Last Updated: Jan-28-2005
Annotated by:
Woodcock, John

Primary Category: Literature / Nonfiction

Genre: Case Study

Summary:

Kirk, a man in his 50s with highly metastasized kidney cancer, presents himself to Dr. Groopman after having been turned away as a helpless case by several respected cancer clinics. He tells Groopman that he is a risk-taking venture capitalist and is willing to take any medical risk on the chance that it will save him. After pondering the ethics of the situation and the nature of informed consent under such conditions, Groopman agrees to treat Kirk. He proceeds to devise a highly risky (and untried) combination of chemotherapeutic agents. The course of treatment is excruciatingly difficult, but the experiment succeeds, and Kirk's cancer goes into complete remission.

Kirk calls it magic, a miracle, and the hospital interns call it a "fascinoma," a case defying normal expectations. Groopman releases Kirk to home and weekly checkups with a local internist, but in doing so he notices that Kirk's mood has mysteriously changed. He has lost the "piss and vinegar" of their earlier contact. Kirk continues to improve physically, traveling and playing golf and even tennis, but Kirk's wife soon reports that Kirk has stopped reading the newspapers he used to devour, which now collect in their driveway.

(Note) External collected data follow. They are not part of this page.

File: src/rtl/op_class_dec.sv
// Combinational opcode-to-class mapping with an illegal flag for anything
// outside the supported RV32I major opcodes.
module op_class_dec
    import cu_pkg::*;
(
    input  logic [6:0] opcode,
    output op_class_t  op_class,
    output logic       illegal
);

    always_comb begin
        op_class = CL_R;
        illegal  = 1'b0;
        case (opcode)
            OP_R:      op_class = CL_R;
            OP_I:      op_class = CL_I;
            OP_LOAD:   op_class = CL_LOAD;
            OP_STORE:  op_class = CL_STORE;
            OP_BRANCH: op_class = CL_BRANCH;
            OP_JAL:    op_class = CL_JAL;
            OP_JALR:   op_class = CL_JALR;
            OP_LUI:    op_class = CL_LUI;
            OP_AUIPC:  op_class = CL_AUIPC;
            default:   illegal  = 1'b1;
        endcase
    end

endmodule

File: src/rtl/mc_seq.sv
// Multicycle sequencer: steps each instruction through FETCH, DECODE, EXEC,
// MEM and WB, sharing one memory port and one ALU across the instruction.
module mc_seq
    import cu_pkg::*;
(
    input  logic       clk,
    input  logic       reset,
    input  logic [6:0] opcode,
    input  logic       br_taken,
    input  logic       mem_ready,
    output logic       mem_req,
    output logic       mem_we,
    output logic       addr_sel,
    output logic       ir_we,
    output logic       mdr_we,
    output logic       pc_we,
    output logic [1:0] pc_src,
    output logic       reg_we,
    output logic [1:0] wb_sel,
    output logic       instr_done,
    output logic       illegal,
    output logic [2:0] state
);

    state_t    state_q, state_d;
    op_class_t class_q, dec_class;
    logic      illegal_q, dec_illegal;

    op_class_dec u_dec (
        .opcode   (opcode),
        .op_class (dec_class),
        .illegal  (dec_illegal)
    );

    always_ff @(posedge clk or negedge reset) begin
        if (!reset) begin
            state_q   <= ST_FETCH;
            class_q   <= CL_R;
            illegal_q <= 1'b0;
        end else begin
            state_q <= state_d;
            if (state_q == ST_DECODE) begin
                class_q <= dec_class;
                if (dec_illegal)
                    illegal_q <= 1'b1;
            end
        end
    end

    // Output decode is gated by reset so an in-flight access is dropped at once.
    always_comb begin
        state_d    = state_q;
        mem_req    = 1'b0;
        mem_we     = 1'b0;
        addr_sel   = 1'b0;
        ir_we      = 1'b0;
        mdr_we     = 1'b0;
        pc_we      = 1'b0;
        pc_src     = PC_PLUS4;
        reg_we     = 1'b0;
        wb_sel     = WB_ALU;
        instr_done = 1'b0;
        if (reset) begin
            case (state_q)
                ST_FETCH: begin
                    mem_req = 1'b1;
                    if (mem_ready) begin
                        ir_we   = 1'b1;
                        state_d = ST_DECODE;
                    end
                end
                ST_DECODE: begin
                    state_d = dec_illegal ? ST_TRAP : ST_EXEC;
                end
                ST_EXEC: begin
                    case (class_q)
                        CL_LOAD, CL_STORE: state_d = ST_MEM;
                        CL_BRANCH: begin
                            pc_we      = 1'b1;
                            pc_src     = br_taken ? PC_IMM : PC_PLUS4;
                            instr_done = 1'b1;
                            state_d    = ST_FETCH;
                        end
                        default: state_d = ST_WB;
                    endcase
                end
                ST_MEM: begin
                    mem_req  = 1'b1;
                    addr_sel = 1'b1;
                    mem_we   = (class_q == CL_STORE);
                    if (mem_ready) begin
                        if (class_q == CL_STORE) begin
                            pc_we      = 1'b1;
                            instr_done = 1'b1;
                            state_d    = ST_FETCH;
                        end else begin
                            mdr_we  = 1'b1;
                            state_d = ST_WB;
                        end
                    end
                end
                ST_WB: begin
                    reg_we     = 1'b1;
                    pc_we      = 1'b1;
                    instr_done = 1'b1;
                    state_d    = ST_FETCH;
                    case (class_q)
                        CL_LOAD: wb_sel = WB_MDR;
                        CL_JAL: begin
                            wb_sel = WB_PC4;
                            pc_src = PC_IMM;
                        end
                        CL_JALR: begin
                            wb_sel = WB_PC4;
                            pc_src = PC_ALU;
                        end
                        default: wb_sel = WB_ALU;
                    endcase
                end
                ST_TRAP: state_d = ST_TRAP;
                default: state_d = ST_FETCH;
            endcase
        end
    end

    assign illegal = illegal_q;
    assign state   = state_q;

endmodule

File: config.mk
export PLATFORM = sky130hd
export DESIGN_NAME = mc_seq
export DESIGN_NICKNAME = d
export VERILOG_FILES = /design/src/rtl/cu_pkg.sv /design/src/rtl/op_class_dec.sv /design/src/rtl/mc_seq.sv
export SDC_FILE = /design/constraint.sdc
export NUM_CORES = 1
export LEC_CHECK = 0
export ABC_AREA = 1
export CORE_MARGIN = 2
export CORE_UTILIZATION = 30
export CTS_CLUSTER_DIAMETER = 120
export CTS_CLUSTER_SIZE = 24
export DETAILED_ROUTE_END_ITERATION = 8
export GPL_TIMING_DRIVEN = 0
export SLEW_MARGIN = 25
export SYNTH_ARGS = -nofsm -noshare
export SYNTH_HDL_FRONTEND = slang
export SYNTH_SLANG_ARGS = --single-unit
File: constraint.sdc
create_clock -name clk -period 1.55 [get_ports clk]
set_clock_uncertainty 0.2 [all_clocks]
set_input_delay 0.2325 -clock clk [delete_from_list [all_inputs] [get_ports clk]]
set_output_delay 0.2325 -clock clk [all_outputs]
set_load 0.05 [all_outputs]
===== src/rtl/anita3_pps_conditioner_pkg.sv =====
// Shared definitions for the ANITA-3 PPS conditioner: state encodings, counter width, default periods.
// The optional holdover feature is enabled by defining PPS_HOLDOVER_EN.
package anita3_pps_conditioner_pkg;

  localparam int CNT_W = 26;

  localparam int MIN_PERIOD_DEF   = 29_700_000;
  localparam int MAX_PERIOD_DEF   = 36_300_000;
  localparam int LOCK_COUNT_DEF   = 3;
  localparam int PULSE_WIDTH_DEF  = 4;
  localparam int HOLDOVER_MAX_DEF = 10;

  typedef enum logic [1:0] {
    ST_ACQUIRE  = 2'd0,
    ST_TRACK    = 2'd1,
    ST_LOCKED   = 2'd2,
    ST_HOLDOVER = 2'd3
  } pps_state_t;

  // Interval counter increments but sticks at all-ones instead of wrapping.
  function automatic logic [CNT_W-1:0] sat_inc(input logic [CNT_W-1:0] v);
    return (&v) ? v : v + 1'b1;
  endfunction

endpackage
`config.mk`:
```
export PLATFORM = sky130hd
export DESIGN_NAME = cc_flag_unit_flat
export DESIGN_NICKNAME = d
export VERILOG_FILES = /design/src/rtl/cc_pkg.sv /design/src/rtl/cc_flag_unit_if.sv /design/src/rtl/cc_pending_ctr.sv /design/src/rtl/cc_flag_unit.sv /design/src/flat_wrapper.sv
export SDC_FILE = /design/constraint.sdc
export NUM_CORES = 1
export LEC_CHECK = 0
export ABC_AREA = 1
export BUFFER_PORTS_ARGS = -buffer_cell sky130_fd_sc_hd__buf_2
export CAP_MARGIN = 20
export CORE_AREA = 2 2 39 41
export CTS_CLUSTER_SIZE = 16
export DETAILED_ROUTE_END_ITERATION = 10
export DIE_AREA = 0 0 41 43
export PLACE_DENSITY = 0.83
export SLEW_MARGIN = 40
export SYNTH_ARGS = -nofsm -noshare
export SYNTH_HDL_FRONTEND = slang
export SYNTH_HIERARCHICAL = 1
export SYNTH_SLANG_ARGS = --single-unit
```
`constraint.sdc`:
```
create_clock -name clk -period 2.1 [get_ports clk]
set_clock_uncertainty 0.1 [all_clocks]
set_input_delay 0.21 -clock clk [delete_from_list [all_inputs] [get_ports clk]]
set_output_delay 0.21 -clock clk [all_outputs]
set_load 0.03 [all_outputs]
```
==> config.mk <==
export PLATFORM = sky130hd
export DESIGN_NAME = mem_arbiter
export DESIGN_NICKNAME = d
export VERILOG_FILES = /design/src/rtl/cpu_pkg.sv /design/src/rtl/mem_arb_grant.sv /design/src/rtl/mem_arbiter.sv
export SDC_FILE = /design/constraint.sdc
export NUM_CORES = 1
export LEC_CHECK = 0
export CORE_MARGIN = 1
export CORE_UTILIZATION = 42
export CTS_CLUSTER_DIAMETER = 150
export CTS_CLUSTER_SIZE = 40
export DETAILED_ROUTE_END_ITERATION = 16
export GPL_TIMING_DRIVEN = 0
export PLACE_DENSITY = 0.81
export SYNTH_ARGS = -nofsm -noshare
export SYNTH_HDL_FRONTEND = slang
export SYNTH_SLANG_ARGS = --single-unit
==> constraint.sdc <==
create_clock -name clk -period 2.21 [get_ports clk]
set_clock_uncertainty 0.15 [all_clocks]
set_input_delay 0.442 -clock clk [delete_from_list [all_inputs] [get_ports clk]]
set_output_delay 0.442 -clock clk [all_outputs]
set_load 0.05 [all_outputs]
==> src/rtl/cpu_pkg.sv <==
// cpu_pkg: AXI4-Lite response codes, memory-arbiter FSM states, protection encodings
// and the grant-vector bit positions shared by mem_arbiter and mem_arb_grant.
package cpu_pkg;

    typedef enum logic [1:0] {
        AXI_OKAY   = 2'b00,
        AXI_EXOKAY = 2'b01,
        AXI_SLVERR = 2'b10,
        AXI_DECERR = 2'b11
    } axi_resp_t;

    typedef enum logic [2:0] {
        ST_IDLE,
        ST_RADDR,
        ST_RDATA,
        ST_WADDR,
        ST_WRESP,
        ST_DONE
    } mem_arb_state_t;

    localparam logic [2:0] AXI_PROT_INSTR = 3'b100;
    localparam logic [2:0] AXI_PROT_DATA  = 3'b000;

    localparam int unsigned GNT_LS = 0;
    localparam int unsigned GNT_IF = 1;

    // SLVERR and DECERR both have bit 1 set; OKAY/EXOKAY do not.
    function automatic logic resp_is_err(input axi_resp_t resp);
        return resp[1];
    endfunction

endpackage

==> src/rtl/mem_arb_grant.sv <==
// mem_arb_grant: one-hot grant between fetch and load/store requests.
// MEM_ARB_RR_EN enables a round-robin priority pointer; otherwise the LSU always wins.
module mem_arb_grant
    import cpu_pkg::*;
(
    input  logic       i_clk,
    input  logic       i_rst_n,
    input  logic       i_if_req,
    input  logic       i_ls_req,
    input  logic       i_take,
    output logic [1:0] o_gnt
);

`ifdef MEM_ARB_RR_EN
    logic r_prio_if;

    // After any grant, the requester that was not served gets priority next.
    always_ff @(posedge i_clk or negedge i_rst_n) begin
        if (!i_rst_n) begin
            r_prio_if <= 1'b0;
        end else if (i_take) begin
            r_prio_if <= o_gnt[GNT_LS];
        end
    end

    always_comb begin
        o_gnt = '0;
        if (i_if_req && (!i_ls_req || r_prio_if)) begin
            o_gnt[GNT_IF] = 1'b1;
        end else if (i_ls_req) begin
            o_gnt[GNT_LS] = 1'b1;
        end
    end
`else
    logic w_unused;
    assign w_unused = i_clk ^ i_rst_n ^ i_take;

    always_comb begin
        o_gnt = '0;
        if (i_ls_req) begin
            o_gnt[GNT_LS] = 1'b1;
        end else if (i_if_req) begin
            o_gnt[GNT_IF] = 1'b1;
        end
    end
`endif

endmodule

==> src/rtl/mem_arbiter.sv <==
// mem_arbiter: shares one AXI4-Lite master between instruction fetch and load/store,
// one outstanding transaction at a time. MEM_ARB_RR_EN selects round-robin arbitration.
module mem_arbiter
    import cpu_pkg::*;
(
    input  logic        clk,
    input  logic        rst_l,
    input  logic        if_req,
    input  logic [31:0] if_addr,
    output logic        if_ack,
    output logic [31:0] if_rdata,
    output logic        if_err,
    input  logic        ls_req,
    input  logic        ls_we,
    input  logic [31:0] ls_addr,
    input  logic [31:0] ls_wdata,
    input  logic [3:0]  ls_wstrb,
    output logic        ls_ack,
    output logic [31:0] ls_rdata,
    output logic        ls_err,
    output logic [31:0] axi_awaddr,
    output logic [2:0]  axi_awprot,
    output logic        axi_awvalid,
    input  logic        axi_awready,
    output logic [31:0] axi_wdata,
    output logic [3:0]  axi_wstrb,
    output logic        axi_wvalid,
    input  logic        axi_wready,
    input  logic [1:0]  axi_bresp,
    input  logic        axi_bvalid,
    output logic        axi_bready,
    output logic [31:0] axi_araddr,
    output logic [2:0]  axi_arprot,
    output logic        axi_arvalid,
    input  logic        axi_arready,
    input  logic [31:0] axi_rdata,
    input  logic [1:0]  axi_rresp,
    input  logic        axi_rvalid,
    output logic        axi_rready
);

    mem_arb_state_t r_state, w_nxt_state;

    logic        r_owner_if,  w_nxt_owner_if;
    logic        r_arvalid,   w_nxt_arvalid;
    logic [31:0] r_araddr,    w_nxt_araddr;
    logic [2:0]  r_arprot,    w_nxt_arprot;
    logic        r_rready,    w_nxt_rready;
    logic        r_awvalid,   w_nxt_awvalid;
    logic [31:0] r_awaddr,    w_nxt_awaddr;
    logic        r_wvalid,    w_nxt_wvalid;
    logic [31:0] r_wdata,     w_nxt_wdata;
    logic [3:0]  r_wstrb,     w_nxt_wstrb;
    logic        r_bready,    w_nxt_bready;
    logic        r_if_ack,    w_nxt_if_ack;
    logic [31:0] r_if_rdata,  w_nxt_if_rdata;
    logic        r_if_err,    w_nxt_if_err;
    logic        r_ls_ack,    w_nxt_ls_ack;
    logic [31:0] r_ls_rdata,  w_nxt_ls_rdata;
    logic        r_ls_err,    w_nxt_ls_err;

    logic [1:0]  w_gnt;
    logic        w_take;
    logic        w_aw_done;
    logic        w_w_done;

    mem_arb_grant u_grant (
        .i_clk    (clk),
        .i_rst_n  (rst_l),
        .i_if_req (if_req),
        .i_ls_req (ls_req),
        .i_take   (w_take),
        .o_gnt    (w_gnt)
    );

    assign w_take    = (r_state == ST_IDLE) && (w_gnt != '0);
    assign w_aw_done = !r_awvalid || axi_awready;
    assign w_w_done  = !r_wvalid  || axi_wready;

    always_ff @(posedge clk or negedge rst_l) begin
        if (!rst_l) begin
            r_state <= ST_IDLE;
        end else begin
            r_state <= w_nxt_state;
        end
    end

    always_comb begin
        w_nxt_state    = r_state;
        w_nxt_owner_if = r_owner_if;
        w_nxt_arvalid  = r_arvalid;
        w_nxt_araddr   = r_araddr;
        w_nxt_arprot   = r_arprot;
        w_nxt_rready   = r_rready;
        w_nxt_awvalid  = r_awvalid;
        w_nxt_awaddr   = r_awaddr;
        w_nxt_wvalid   = r_wvalid;
        w_nxt_wdata    = r_wdata;
        w_nxt_wstrb    = r_wstrb;
        w_nxt_bready   = r_bready;
        w_nxt_if_ack   = 1'b0;
        w_nxt_if_rdata = r_if_rdata;
        w_nxt_if_err   = 1'b0;
        w_nxt_ls_ack   = 1'b0;
        w_nxt_ls_rdata = r_ls_rdata;
        w_nxt_ls_err   = 1'b0;

        case (r_state)
            ST_IDLE: begin
                if (w_gnt[GNT_LS]) begin
                    w_nxt_owner_if = 1'b0;
                    if (ls_we) begin
                        w_nxt_awvalid = 1'b1;
                        w_nxt_wvalid  = 1'b1;
                        w_nxt_awaddr  = ls_addr;
                        w_nxt_wdata   = ls_wdata;
                        w_nxt_wstrb   = ls_wstrb;
                        w_nxt_state   = ST_WADDR;
                    end else begin
                        w_nxt_arvalid = 1'b1;
                        w_nxt_araddr  = ls_addr;
                        w_nxt_arprot  = AXI_PROT_DATA;
                        w_nxt_state   = ST_RADDR;
                    end
                end else if (w_gnt[GNT_IF]) begin
                    w_nxt_owner_if = 1'b1;
                    w_nxt_arvalid  = 1'b1;
                    w_nxt_araddr   = if_addr;
                    w_nxt_arprot   = AXI_PROT_INSTR;
                    w_nxt_state    = ST_RADDR;
                end
            end
            ST_RADDR: begin
                if (axi_arready) begin
                    w_nxt_arvalid = 1'b0;
                    w_nxt_rready  = 1'b1;
                    w_nxt_state   = ST_RDATA;
                end
            end
            ST_RDATA: begin
                if (axi_rvalid) begin
                    w_nxt_rready = 1'b0;
                    w_nxt_state  = ST_DONE;
                    if (r_owner_if) begin
                        w_nxt_if_ack   = 1'b1;
                        w_nxt_if_rdata = axi_rdata;
                        w_nxt_if_err   = resp_is_err(axi_resp_t'(axi_rresp));
                    end else begin
                        w_nxt_ls_ack   = 1'b1;
                        w_nxt_ls_rdata = axi_rdata;
                        w_nxt_ls_err   = resp_is_err(axi_resp_t'(axi_rresp));
                    end
                end
            end
            // AW and W retire independently; leave once both have handshaken.
            ST_WADDR: begin
                if (r_awvalid && axi_awready) begin
                    w_nxt_awvalid = 1'b0;
                end
                if (r_wvalid && axi_wready) begin
                    w_nxt_wvalid = 1'b0;
                end
                if (w_aw_done && w_w_done) begin
                    w_nxt_bready = 1'b1;
                    w_nxt_state  = ST_WRESP;
                end
            end
            ST_WRESP: begin
                if (axi_bvalid) begin
                    w_nxt_bready = 1'b0;
                    w_nxt_ls_ack = 1'b1;
                    w_nxt_ls_err = resp_is_err(axi_resp_t'(axi_bresp));
                    w_nxt_state  = ST_DONE;
                end
            end
            ST_DONE: begin
                w_nxt_state = ST_IDLE;
            end
            default: begin
                w_nxt_state = ST_IDLE;
            end
        endcase
    end

    always_ff @(posedge clk or negedge rst_l) begin
        if (!rst_l) begin
            r_owner_if <= 1'b0;
            r_arvalid  <= 1'b0;
            r_araddr   <= '0;
            r_arprot   <= '0;
            r_rready   <= 1'b0;
            r_awvalid  <= 1'b0;
            r_awaddr   <= '0;
            r_wvalid   <= 1'b0;
            r_wdata    <= '0;
            r_wstrb    <= '0;
            r_bready   <= 1'b0;
            r_if_ack   <= 1'b0;
            r_if_rdata <= '0;
            r_if_err   <= 1'b0;
            r_ls_ack   <= 1'b0;
            r_ls_rdata <= '0;
            r_ls_err   <= 1'b0;
        end else begin
            r_owner_if <= w_nxt_owner_if;
            r_arvalid  <= w_nxt_arvalid;
            r_araddr   <= w_nxt_araddr;
            r_arprot   <= w_nxt_arprot;
            r_rready   <= w_nxt_rready;
            r_awvalid  <= w_nxt_awvalid;
            r_awaddr   <= w_nxt_awaddr;
            r_wvalid   <= w_nxt_wvalid;
            r_wdata    <= w_nxt_wdata;
            r_wstrb    <= w_nxt_wstrb;
            r_bready   <= w_nxt_bready;
            r_if_ack   <= w_nxt_if_ack;
            r_if_rdata <= w_nxt_if_rdata;
            r_if_err   <= w_nxt_if_err;
            r_ls_ack   <= w_nxt_ls_ack;
            r_ls_rdata <= w_nxt_ls_rdata;
            r_ls_err   <= w_nxt_ls_err;
        end
    end

    assign if_ack      = r_if_ack;
    assign if_rdata    = r_if_rdata;
    assign if_err      = r_if_err;
    assign ls_ack      = r_ls_ack;
    assign ls_rdata    = r_ls_rdata;
    assign ls_err      = r_ls_err;
    assign axi_awaddr  = r_awaddr;
    assign axi_awprot  = AXI_PROT_DATA;
    assign axi_awvalid = r_awvalid;
    assign axi_wdata   = r_wdata;
    assign axi_wstrb   = r_wstrb;
    assign axi_wvalid  = r_wvalid;
    assign axi_bready  = r_bready;
    assign axi_araddr  = r_araddr;
    assign axi_arprot  = r_arprot;
    assign axi_arvalid = r_arvalid;
    assign axi_rready  = r_rready;

endmodule

==> impl_summary.md <==
Routing
The count of antenna-violating nets left after detailed routing is 0. For this run, design rule violations remaining after detail routing come to 0. The mean routed wirelength per cell is approximately 19 um.

Before antenna repair, the detailed router went through 4 iterations. After detailed routing, the number of vias per cell comes to 4.92. After the first detailed-routing iteration, the DRC count stood at about 160. Summing over every cut layer, the via total after detailed routing is between 5,000 and 6,000. The final wirelength is 19,400 um.

CTS
The master cell of the clock root buffer is clkbuf_16. The clock net in this run drives a total of around 180 sinks. The clock input transition at the sequential cells of the worst setup and hold paths is 0.07 ns.

The number of levels in the clock H-tree is 4. The clock reaches the later pin of the worst-skew pair after between 0.4 and 0.5 ns. No sink is reached through more buffers than the 2 on the longest clock path. TritonCTS built the clock tree. The number of buffers created by CTS is 17.

Place
In this run the tool buffered the top-level ports with 317 buffer cells. The wire-length estimate of the detail-placed layout is 14,400 um. The instance area after placement is between 10,000 and 15,000 um2.

The weighted congestion reported at the end of routability-driven placement is roughly 0.8. The number of instances in the placed design is between 900 and 1,000.

Synthesis
In the synthesized netlist the dominant register cell turns out to be dfrtp_1. The area share of xor/xnor cells in the synthesized design is 0%. The mean cell area of the mapped netlist is approximately 16 um2. After Yosys synthesis, full adders, half adders and majority gates account for 0% of the synthesized area. Yosys attributes the largest share of cell area to dfrtp_1 (62%), mux2_2 (30%), buf_4 (1.6%).

The distinct cell type count of the synthesized netlist is 33. Of the total synthesized cell area, the portion taken by AND, OR, NAND and NOR gates is 1.92%. The sequential share of the synthesized area is 62.0%. The portion of synthesized cell area occupied by the leading cell type is approximately 62%. Counting flops and latches in the post-synthesis netlist gives 178. The gate count of the mapped netlist is about 450. The post-synthesis mux area share is 30.7%.

The share of synthesized registers carrying an async set or reset is 100%. The synthesized design contains 0 enable-type register cells. The combinational family with the most area after synthesis is multiplexers. The mapped cell area is 7180 um2. Yosys printed 0 warnings. Summed over all instances, the cell type with the most area after synthesis is dfrtp_1. The share of the synthesized area in compound gates (AO/OA/AOI/OAI) is under 10%.

Floorplan
The die footprint is about 18,000 um2. The floorplan step set the die width to 133 um. The core outline area is 16,600 um2. In this run the count of I/O pins placed on the die edge is 325. The initial cell density of the core is 43.2%.

From bottom edge to top edge, the die measures 133 um. The total number of placement rows is 47.

Timing
The final number of setup-violating endpoints is 0. The final hold violation count came to 0. The peak clock frequency supported by timing is 0.459 GHz.

The total count of max-transition violations in the final report is 0. The worst path needs roughly 2.2 ns of the cycle, external delays included. The relative slew slack is 54.2%. After layout, the worst path uses 98.5% of the clock period. The slew at the pin closest to its max-slew limit is 0.687 ns.

Critical path
The signal on the critical path passes through clkdlybuf4s50_1. The type of destination of the critical path is an output pin. The kind of critical path is reg -> out. The library cell contributing the largest single delay on the critical path is clkdlybuf4s50_1.

For the worst setup path, the data required time is between 1.5 and 2 ns. The category of the worst setup path launch point is a flip-flop. The timing endpoint of the critical path is ls_rdata[10]. The worst-case register-to-register setup slack is 0.14 ns. In this run the number of cells on the critical path is 1.

The maximum fanout along the worst path is 2. The family with the most delay on the worst path is buffers and inverters. The data arrival time at the worst-slack endpoint is between 1.5 and 2 ns. On the worst path, the slowest cell contributes a delay of slightly above 0.8 ns. The reg-to-reg endpoint is axi_araddr[10]$_DFFE_PN0P_. The worst register-to-register path begins at r_state[1]$_DFFE_PN0P_.

Together, buffers and inverters on the worst path number 1. The beginning of the critical path is ls_rdata[10]$_DFFE_PN0P_. The worst-case reg-to-reg path depth is 5.

Finish
The filler-free cell count of the finished design is between 1,000 and 1,500. In the final design database the tool counted 939 nets. The post-synthesis to final-layout area growth is 60.6%.

The fraction of the core area covered by cells at the end of the flow is 69.3%. The fraction of final layout cells sized beyond drive strength 1 is 32.0%. The repair_antennas step left the layout with diodes totalling 0.

The finished layout cell area is 11,500 um2.

Global routing
The initial antenna violation count is 0. The wire length of the first global-routing pass is around 30,000 um. The number of global-route vias before repair is 5,555.

The pin count of the biggest net entering global routing is 91. Global routing finished with a remaining overflow of 0. The total global routing track utilization is 22.6%.

Outcome
The run finished with clean final reports.

Power
The analysis attributes to cell leakage a power of ~6 nW. Dividing total power by cell area gives a power density of 1780 nW/um2. The worst-case IR drop observed on VDD is 1.01 mV.

Run
The count of maximum capacitance violations is 0.

Worst hold path
The worst min-delay path category is reg -> reg.
[where the power goes]
part           internal, mW  switching, mW  total (mW)  leakage [nW]
clock network          2.14           1.31        3.45         0.328
logic                  3.94           7.51        11.5          3.40
registers              4.87          0.810        5.68          2.14
total                  11.0           9.63        20.6          5.87
[area by class of cell]
type | instances | area (um2)
clock inverter | 14 | 248
buffer | 29 | 201
timing repair buffer | 319 | 3380
clock buffer | 18 | 429
tap | 220 | 275
inverter | 4 | 15.0
multi-input combinational | 244 | 2530
fill | 1163 | 5100
sequential | 178 | 4450
[layer usage]
| layer | wire length (um) | GRT usage [%] |
|---|---|---|
| met1 | 7250 | 25.4 |
| met2 | 10400 | 39.5 |
| met3 | 1100 | 6.32 |
| met4 | 730 | 11.2 |
| met5 | 0 | 0 |
[through the flow]
| step | power, mW | TNS (ns) | worst slack (ns) | hold WS [ns] |
|---|---|---|---|---|
| floorplan | 13.4 | 0 | 0.360 | -0.00359 |
| global placement | 17.4 | -1174.71 | -6.32 | 0.321 |
| detailed placement | 17.7 | -56.81 | -0.614 | 0.328 |
| CTS | 20.8 | 0 | 0.000246 | 0.342 |
| global route | 21.4 | -0.000264 | -0.000264 | 0.353 |
| finish | 20.6 | 0 | 0.0332 | 0.339 |
[placed cells by master (no fill, tap or decap), types with 2 or more instances in the layout]
master	n
a22o_1	2
nand2b_1	4
conb_1	5
dlymetal6s2s_1	93
mux2_1	5
clkbuf_2	2
nor2b_1	4
o21ai_0	5
mux2_2	191
inv_6	4
nand3_1	3
clkbuf_16	17
inv_1	4
buf_6	3
nor2_1	3
o31ai_1	2
a2bb2oi_1	2
dlygate4sd2_1	54
buf_2	9
clkdlybuf4s50_1	169
dfrtp_1	178
a21oi_1	4
nor3_4	2
bufinv_16	6
buf_4	15
[flip-flops by register name, indices dropped and copies added (netlist names), 3 cells and up]
| signal | count |
|---|---|
| axi_araddr | 32 |
| axi_awaddr | 32 |
| axi_wdata | 32 |
| if_rdata | 32 |
| ls_rdata | 32 |
| axi_wstrb | 4 |
| r_state | 3 |
[synthesized netlist by cell type, types with 2 or more instances]
cell type  count
mux2_2       191
dfrtp_1      178
buf_4         15
buf_2          9
mux2_1         5
o21ai_0        5
a21oi_1        4
inv_1          4
nand2b_1       4
nor2b_1        4
buf_6          3
nand3_1        3
nor2_1         3
a22o_1         2
a2bb2oi_1      2
o31ai_1        2
[what timing repair did]
item                                   4_1_cts  5_1_grt
endpoints found under the hold margin       89        0
hold buffers                                 1        0
gates resized for setup                     55       94
setup endpoints to repair                  148      109
setup buffers                                0        0
pin swaps                                    0        0
[how the worst min path moves through the flow]
stage	from	end	slack (ns)	cells past startpoint
global route	ls_rdata[27]$_DFFE_PN0P_	ls_rdata[27]$_DFFE_PN0P_	0.35	1
floorplan	rst_l	axi_araddr[0]$_DFFE_PN0P_	-0.004	0
finish	ls_rdata[27]$_DFFE_PN0P_	ls_rdata[27]$_DFFE_PN0P_	0.34	1
global placement	ls_rdata[26]$_DFFE_PN0P_	ls_rdata[26]$_DFFE_PN0P_	0.32	1
CTS	ls_rdata[27]$_DFFE_PN0P_	ls_rdata[27]$_DFFE_PN0P_	0.34	1
detailed placement	ls_rdata[27]$_DFFE_PN0P_	ls_rdata[27]$_DFFE_PN0P_	0.33	1
[kinds of logic after synthesis]
group                  after synthesis
multiplexers                       196
other                                1
buffers and inverters               33
flip-flops                         178
AO/OA/AOI/OAI                       22
AND/OR/NAND/NOR                     21
Note: power is estimated with default switching activity, not from simulation.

Several months later some physical symptoms return, and Kirk's cancer is back. A month later he is dead. In talks with Kirk near the end, Groopman discovers that Kirk's brush with death had brought with it a new and sharply negative view of himself as selfish and disconnected from the world and other people. Suddenly all his financial success seemed to him "pointless," and, since his life contained nothing else, it seemed to him a waste, and he felt it was too late to live it over. What Kirk ironically calls "my great epiphany" seems to have undone his doctor's "magic."